__EXERCISE PROMPT__: Return every line of the entries that includes the word "types".

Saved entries
-=-=-
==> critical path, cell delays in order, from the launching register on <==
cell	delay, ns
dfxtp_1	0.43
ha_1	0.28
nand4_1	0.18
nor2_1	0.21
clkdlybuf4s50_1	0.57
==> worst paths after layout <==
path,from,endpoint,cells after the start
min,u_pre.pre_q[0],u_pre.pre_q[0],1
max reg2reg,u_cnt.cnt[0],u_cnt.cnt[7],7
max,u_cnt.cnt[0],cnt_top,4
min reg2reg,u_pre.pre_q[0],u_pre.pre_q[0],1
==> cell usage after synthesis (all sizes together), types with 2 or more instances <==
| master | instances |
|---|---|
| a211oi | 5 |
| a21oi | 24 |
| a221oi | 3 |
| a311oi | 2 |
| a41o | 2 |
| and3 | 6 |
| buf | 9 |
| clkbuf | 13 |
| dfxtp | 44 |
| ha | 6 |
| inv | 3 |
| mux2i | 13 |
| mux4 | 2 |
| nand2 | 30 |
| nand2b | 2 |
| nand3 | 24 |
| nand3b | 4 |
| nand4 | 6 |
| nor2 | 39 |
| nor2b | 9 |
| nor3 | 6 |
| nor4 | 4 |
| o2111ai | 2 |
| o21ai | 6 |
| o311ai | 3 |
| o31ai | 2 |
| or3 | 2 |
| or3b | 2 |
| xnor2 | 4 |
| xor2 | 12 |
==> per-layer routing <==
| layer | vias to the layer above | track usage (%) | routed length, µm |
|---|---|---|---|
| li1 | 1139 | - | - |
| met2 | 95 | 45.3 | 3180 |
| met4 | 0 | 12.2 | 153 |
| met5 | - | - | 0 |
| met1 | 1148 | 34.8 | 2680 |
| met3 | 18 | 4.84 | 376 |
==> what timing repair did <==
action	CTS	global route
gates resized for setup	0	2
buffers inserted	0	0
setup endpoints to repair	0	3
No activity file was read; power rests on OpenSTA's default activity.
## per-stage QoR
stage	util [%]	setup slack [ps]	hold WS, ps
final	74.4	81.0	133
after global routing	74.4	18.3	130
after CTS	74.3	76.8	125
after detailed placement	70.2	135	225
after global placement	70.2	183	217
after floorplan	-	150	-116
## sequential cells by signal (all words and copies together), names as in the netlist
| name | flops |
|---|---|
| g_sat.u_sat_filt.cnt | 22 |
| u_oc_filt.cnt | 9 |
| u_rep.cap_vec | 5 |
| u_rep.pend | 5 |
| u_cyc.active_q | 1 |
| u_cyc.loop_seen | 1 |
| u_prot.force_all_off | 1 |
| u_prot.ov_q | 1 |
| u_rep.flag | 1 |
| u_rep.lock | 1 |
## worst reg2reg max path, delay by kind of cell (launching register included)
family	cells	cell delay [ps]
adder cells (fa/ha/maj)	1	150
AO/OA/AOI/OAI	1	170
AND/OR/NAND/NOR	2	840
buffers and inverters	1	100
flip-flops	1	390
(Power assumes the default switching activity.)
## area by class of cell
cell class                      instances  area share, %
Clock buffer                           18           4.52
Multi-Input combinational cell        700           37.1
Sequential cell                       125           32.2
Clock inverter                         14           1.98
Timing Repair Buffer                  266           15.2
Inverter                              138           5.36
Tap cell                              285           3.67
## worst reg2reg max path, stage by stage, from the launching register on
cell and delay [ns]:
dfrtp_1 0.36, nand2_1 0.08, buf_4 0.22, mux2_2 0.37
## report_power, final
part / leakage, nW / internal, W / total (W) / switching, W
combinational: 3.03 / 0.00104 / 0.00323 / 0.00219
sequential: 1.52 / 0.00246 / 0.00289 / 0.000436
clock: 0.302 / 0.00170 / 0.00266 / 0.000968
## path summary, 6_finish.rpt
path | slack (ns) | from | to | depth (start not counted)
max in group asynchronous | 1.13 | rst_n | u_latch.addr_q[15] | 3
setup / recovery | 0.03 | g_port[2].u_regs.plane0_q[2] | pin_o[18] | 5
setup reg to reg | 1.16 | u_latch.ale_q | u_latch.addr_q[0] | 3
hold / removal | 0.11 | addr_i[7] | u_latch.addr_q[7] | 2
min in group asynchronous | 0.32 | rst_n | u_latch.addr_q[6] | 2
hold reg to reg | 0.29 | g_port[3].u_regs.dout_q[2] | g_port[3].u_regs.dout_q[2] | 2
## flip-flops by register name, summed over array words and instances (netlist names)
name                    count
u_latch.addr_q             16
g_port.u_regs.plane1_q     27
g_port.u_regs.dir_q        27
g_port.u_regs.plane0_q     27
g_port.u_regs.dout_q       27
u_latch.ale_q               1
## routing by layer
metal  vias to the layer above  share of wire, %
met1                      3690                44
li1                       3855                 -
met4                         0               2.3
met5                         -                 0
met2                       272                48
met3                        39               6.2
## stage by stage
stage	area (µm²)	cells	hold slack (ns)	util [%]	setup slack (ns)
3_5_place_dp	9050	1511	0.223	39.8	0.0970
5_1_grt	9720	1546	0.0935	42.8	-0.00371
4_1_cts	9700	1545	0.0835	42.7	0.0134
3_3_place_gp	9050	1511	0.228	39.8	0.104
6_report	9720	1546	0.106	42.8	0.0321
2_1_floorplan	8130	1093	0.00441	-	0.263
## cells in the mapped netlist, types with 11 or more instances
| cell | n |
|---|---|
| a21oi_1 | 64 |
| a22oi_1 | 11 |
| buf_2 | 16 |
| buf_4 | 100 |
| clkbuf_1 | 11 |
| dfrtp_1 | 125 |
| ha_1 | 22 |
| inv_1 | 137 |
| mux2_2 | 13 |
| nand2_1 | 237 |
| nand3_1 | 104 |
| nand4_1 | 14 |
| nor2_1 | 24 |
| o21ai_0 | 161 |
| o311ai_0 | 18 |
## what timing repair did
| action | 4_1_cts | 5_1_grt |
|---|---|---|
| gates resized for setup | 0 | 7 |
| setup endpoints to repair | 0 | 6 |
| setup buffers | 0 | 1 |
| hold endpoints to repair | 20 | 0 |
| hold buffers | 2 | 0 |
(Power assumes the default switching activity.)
File: config.mk
export PLATFORM = sky130hd
export DESIGN_NAME = irq_vector_ctrl
export DESIGN_NICKNAME = d
export VERILOG_FILES = /design/src/rtl/ivc_pkg.sv /design/src/rtl/ivc_regs.sv /design/src/rtl/ivc_pending.sv /design/src/rtl/ivc_prio.sv /design/src/rtl/irq_vector_ctrl.sv
export SDC_FILE = /design/constraint.sdc
export NUM_CORES = 1
export LEC_CHECK = 0
export ABC_AREA = 1
export BUFFER_PORTS_ARGS = -buffer_cell sky130_fd_sc_hd__buf_4
export CAP_MARGIN = 5
export CORE_UTILIZATION = 40
export DETAILED_ROUTE_END_ITERATION = 10
export HOLD_SLACK_MARGIN = 0.15
export PLACE_DENSITY = 0.62
export RECOVER_POWER = 25
export SYNTH_ARGS = -nofsm -noshare
export SYNTH_HDL_FRONTEND = slang
export SYNTH_SLANG_ARGS = --single-unit
File: constraint.sdc
create_clock -name clk -period 2.55 [get_ports clk]
set_input_delay 0.51 -clock clk [delete_from_list [all_inputs] [get_ports clk]]
set_output_delay 0.51 -clock clk [all_outputs]
set_load 0.02 [all_outputs]
File: src/rtl/ivc_pkg.sv
package ivc_pkg;
  typedef enum logic [1:0] {
    SEL_GMASK = 2'd0,
    SEL_DMASK = 2'd1,
    SEL_VECT  = 2'd2
  } reg_sel_e;
endpackage

File: src/rtl/ivc_regs.sv
module ivc_regs
  import ivc_pkg::*;
#(
  parameter int GEN_SRC = 7,
  parameter int DIG_SRC = 8,
  parameter int DW      = 8,
  localparam int NSRC   = GEN_SRC + DIG_SRC
) (
  input  logic            clk,
  input  logic            rst_n,
  input  logic            wr,
  input  logic            rd,
  input  logic [1:0]      addr,
  input  logic [DW-1:0]   wdata,
  input  logic [DW-1:0]   cur_vec_lo,
  output logic [DW-1:0]   rdata,
  output logic [NSRC-1:0] mask_q,
  output logic [NSRC-1:0] mask_nxt,
  output logic            vec_wr
);
  logic [GEN_SRC-1:0] gmask_q, gmask_d;
  logic [DIG_SRC-1:0] dmask_q, dmask_d;

  always_comb begin
    gmask_d = gmask_q;
    dmask_d = dmask_q;
    if (wr && addr == SEL_GMASK) gmask_d = wdata[GEN_SRC-1:0];
    if (wr && addr == SEL_DMASK) dmask_d = wdata[DIG_SRC-1:0];
  end

  assign vec_wr   = wr && (addr == SEL_VECT);
  assign mask_q   = {dmask_q, gmask_q};
  assign mask_nxt = {dmask_d, gmask_d};

  always_ff @(posedge clk) begin
    if (!rst_n) begin
      gmask_q <= '0;
      dmask_q <= '0;
      rdata   <= '0;
    end else begin
      gmask_q <= gmask_d;
      dmask_q <= dmask_d;
      if (rd) begin
        case (addr)
          SEL_GMASK: rdata <= DW'(gmask_q);
          SEL_DMASK: rdata <= DW'(dmask_q);
          SEL_VECT:  rdata <= cur_vec_lo;
          default:   rdata <= '0;
        endcase
      end
    end
  end

  a_r2_gmask_write: assert property (@(posedge clk) disable iff (!rst_n)
    (wr && addr == SEL_GMASK) |=> (gmask_q == $past(wdata[GEN_SRC-1:0])));
  a_r2_dmask_write: assert property (@(posedge clk) disable iff (!rst_n)
    (wr && addr == SEL_DMASK) |=> (dmask_q == $past(wdata[DIG_SRC-1:0])));
  a_r2_mask_hold: assert property (@(posedge clk) disable iff (!rst_n)
    (!wr) |=> $stable(mask_q));
endmodule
-=-=-
__TASK RESPONSE__:
==> cell usage after synthesis (all sizes together), types with 2 or more instances <==
## cells in the mapped netlist, types with 11 or more instances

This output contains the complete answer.